#### [Task]
The output must reproduce each line of the data word for word.

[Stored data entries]

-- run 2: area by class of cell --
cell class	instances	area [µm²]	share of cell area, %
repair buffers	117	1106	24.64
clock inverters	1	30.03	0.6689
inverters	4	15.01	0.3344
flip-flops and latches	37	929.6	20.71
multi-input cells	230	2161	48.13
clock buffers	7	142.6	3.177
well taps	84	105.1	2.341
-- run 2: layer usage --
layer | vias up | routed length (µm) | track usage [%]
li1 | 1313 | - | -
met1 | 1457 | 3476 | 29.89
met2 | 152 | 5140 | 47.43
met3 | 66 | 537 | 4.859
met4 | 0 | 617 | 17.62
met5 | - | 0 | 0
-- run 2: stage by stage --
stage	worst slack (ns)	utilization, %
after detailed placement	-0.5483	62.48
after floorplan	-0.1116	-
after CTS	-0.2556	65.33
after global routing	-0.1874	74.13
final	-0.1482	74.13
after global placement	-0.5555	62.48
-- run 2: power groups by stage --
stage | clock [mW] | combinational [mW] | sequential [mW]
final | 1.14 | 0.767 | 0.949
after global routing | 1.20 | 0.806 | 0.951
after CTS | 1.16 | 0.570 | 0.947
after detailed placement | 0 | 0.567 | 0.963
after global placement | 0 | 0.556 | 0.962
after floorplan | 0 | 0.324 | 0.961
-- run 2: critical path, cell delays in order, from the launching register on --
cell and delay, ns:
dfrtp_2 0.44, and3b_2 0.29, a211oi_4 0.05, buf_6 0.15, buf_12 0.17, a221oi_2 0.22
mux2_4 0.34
### src/rtl/cycle_sequencer.sv
// Fetch/execute cycle sequencer with memory wait states, timeout-to-halt and single-step.
module cycle_sequencer
  import cycle_sequencer_pkg::*;
#(
  parameter int MAX_WAIT = MAX_WAIT_DEFAULT
) (
  input  logic              clock,
  input  logic              reset,
  cycle_sequencer_if.master bus
);

  state_t             state_q, state_d;
  logic               bus_error_q, bus_error_d;
  logic [COUNT_W-1:0] instr_count_q, instr_count_d;
  logic               fetch_en, exec_en, mem_req;
  logic               wait_en, wait_clear, wait_expired;
  logic [3:0]         wait_cnt;
  logic               unused_wait_cnt;

  assign wait_en         = (state_q == MEM_WAIT);
  assign wait_clear      = !wait_en;
  assign unused_wait_cnt = ^wait_cnt;

  wait_timer #(.MAX_WAIT(MAX_WAIT)) u_wait_timer (
    .clk_i     (clock),
    .rst_ni    (reset),
    .clear_i   (wait_clear),
    .en_i      (wait_en),
    .count_o   (wait_cnt),
    .expired_o (wait_expired)
  );

  always_comb begin
    state_d     = state_q;
    bus_error_d = bus_error_q;
    fetch_en    = 1'b0;
    exec_en     = 1'b0;
    mem_req     = 1'b0;
    unique case (state_q)
      FETCH: begin
        // Gated by reset so no load enable escapes while the sequencer is held.
        if (reset && (bus.run_en || bus.step_req)) begin
          fetch_en = 1'b1;
          state_d  = EXEC;
        end
      end
      EXEC: begin
        if (bus.halt_instr) begin
          state_d = HALT;
        end else if (!bus.mem_access) begin
          exec_en = 1'b1;
          state_d = FETCH;
        end else begin
          mem_req = 1'b1;
          if (bus.mem_ready) begin
            exec_en = 1'b1;
            state_d = FETCH;
          end else begin
            state_d = MEM_WAIT;
          end
        end
      end
      MEM_WAIT: begin
        mem_req = 1'b1;
        if (bus.mem_ready) begin
          exec_en = 1'b1;
          state_d = FETCH;
        end else if (wait_expired) begin
          bus_error_d = 1'b1;
          state_d     = HALT;
        end
      end
      HALT: begin
        if (bus.resume) begin
          bus_error_d = 1'b0;
          state_d     = FETCH;
        end
      end
      default: state_d = FETCH;
    endcase
  end

  assign instr_count_d = instr_count_q + COUNT_W'(exec_en);

  always_ff @(posedge clock or negedge reset) begin
    if (!reset) begin
      state_q       <= FETCH;
      bus_error_q   <= 1'b0;
      instr_count_q <= '0;
    end else begin
      state_q       <= state_d;
      bus_error_q   <= bus_error_d;
      instr_count_q <= instr_count_d;
    end
  end

  assign bus.phase       = (state_q != FETCH);
  assign bus.halted      = (state_q == HALT);
  assign bus.fetch_en    = fetch_en;
  assign bus.exec_en     = exec_en;
  assign bus.mem_req     = mem_req;
  assign bus.bus_error   = bus_error_q;
  assign bus.instr_count = instr_count_q;

endmodule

#### [Problem solution]
-- run 2: area by class of cell --
cell class	instances	area [µm²]	share of cell area, %
repair buffers	117	1106	24.64
clock inverters	1	30.03	0.6689
inverters	4	15.01	0.3344
flip-flops and latches	37	929.6	20.71
multi-input cells	230	2161	48.13
clock buffers	7	142.6	3.177
well taps	84	105.1	2.341
-- run 2: layer usage --
layer | vias up | routed length (µm) | track usage [%]
li1 | 1313 | - | -
met1 | 1457 | 3476 | 29.89
met2 | 152 | 5140 | 47.43
met3 | 66 | 537 | 4.859
met4 | 0 | 617 | 17.62
met5 | - | 0 | 0
-- run 2: stage by stage --
stage	worst slack (ns)	utilization, %
after detailed placement	-0.5483	62.48
after floorplan	-0.1116	-
after CTS	-0.2556	65.33
after global routing	-0.1874	74.13
final	-0.1482	74.13
after global placement	-0.5555	62.48
-- run 2: power groups by stage --
stage | clock [mW] | combinational [mW] | sequential [mW]
final | 1.14 | 0.767 | 0.949
after global routing | 1.20 | 0.806 | 0.951
after CTS | 1.16 | 0.570 | 0.947
after detailed placement | 0 | 0.567 | 0.963
after global placement | 0 | 0.556 | 0.962
after floorplan | 0 | 0.324 | 0.961
-- run 2: critical path, cell delays in order, from the launching register on --
cell and delay, ns:
dfrtp_2 0.44, and3b_2 0.29, a211oi_4 0.05, buf_6 0.15, buf_12 0.17, a221oi_2 0.22
mux2_4 0.34
### src/rtl/cycle_sequencer.sv
// Fetch/execute cycle sequencer with memory wait states, timeout-to-halt and single-step.
module cycle_sequencer
  import cycle_sequencer_pkg::*;
#(
  parameter int MAX_WAIT = MAX_WAIT_DEFAULT
) (
  input  logic              clock,
  input  logic              reset,
  cycle_sequencer_if.master bus
);

  state_t             state_q, state_d;
  logic               bus_error_q, bus_error_d;
  logic [COUNT_W-1:0] instr_count_q, instr_count_d;
  logic               fetch_en, exec_en, mem_req;
  logic               wait_en, wait_clear, wait_expired;
  logic [3:0]         wait_cnt;
  logic               unused_wait_cnt;

  assign wait_en         = (state_q == MEM_WAIT);
  assign wait_clear      = !wait_en;
  assign unused_wait_cnt = ^wait_cnt;

  wait_timer #(.MAX_WAIT(MAX_WAIT)) u_wait_timer (
    .clk_i     (clock),
    .rst_ni    (reset),
    .clear_i   (wait_clear),
    .en_i      (wait_en),
    .count_o   (wait_cnt),
    .expired_o (wait_expired)
  );

  always_comb begin
    state_d     = state_q;
    bus_error_d = bus_error_q;
    fetch_en    = 1'b0;
    exec_en     = 1'b0;
    mem_req     = 1'b0;
    unique case (state_q)
      FETCH: begin
        // Gated by reset so no load enable escapes while the sequencer is held.
        if (reset && (bus.run_en || bus.step_req)) begin
          fetch_en = 1'b1;
          state_d  = EXEC;
        end
      end
      EXEC: begin
        if (bus.halt_instr) begin
          state_d = HALT;
        end else if (!bus.mem_access) begin
          exec_en = 1'b1;
          state_d = FETCH;
        end else begin
          mem_req = 1'b1;
          if (bus.mem_ready) begin
            exec_en = 1'b1;
            state_d = FETCH;
          end else begin
            state_d = MEM_WAIT;
          end
        end
      end
      MEM_WAIT: begin
        mem_req = 1'b1;
        if (bus.mem_ready) begin
          exec_en = 1'b1;
          state_d = FETCH;
        end else if (wait_expired) begin
          bus_error_d = 1'b1;
          state_d     = HALT;
        end
      end
      HALT: begin
        if (bus.resume) begin
          bus_error_d = 1'b0;
          state_d     = FETCH;
        end
      end
      default: state_d = FETCH;
    endcase
  end

  assign instr_count_d = instr_count_q + COUNT_W'(exec_en);

  always_ff @(posedge clock or negedge reset) begin
    if (!reset) begin
      state_q       <= FETCH;
      bus_error_q   <= 1'b0;
      instr_count_q <= '0;
    end else begin
      state_q       <= state_d;
      bus_error_q   <= bus_error_d;
      instr_count_q <= instr_count_d;
    end
  end

  assign bus.phase       = (state_q != FETCH);
  assign bus.halted      = (state_q == HALT);
  assign bus.fetch_en    = fetch_en;
  assign bus.exec_en     = exec_en;
  assign bus.mem_req     = mem_req;
  assign bus.bus_error   = bus_error_q;
  assign bus.instr_count = instr_count_q;

endmodule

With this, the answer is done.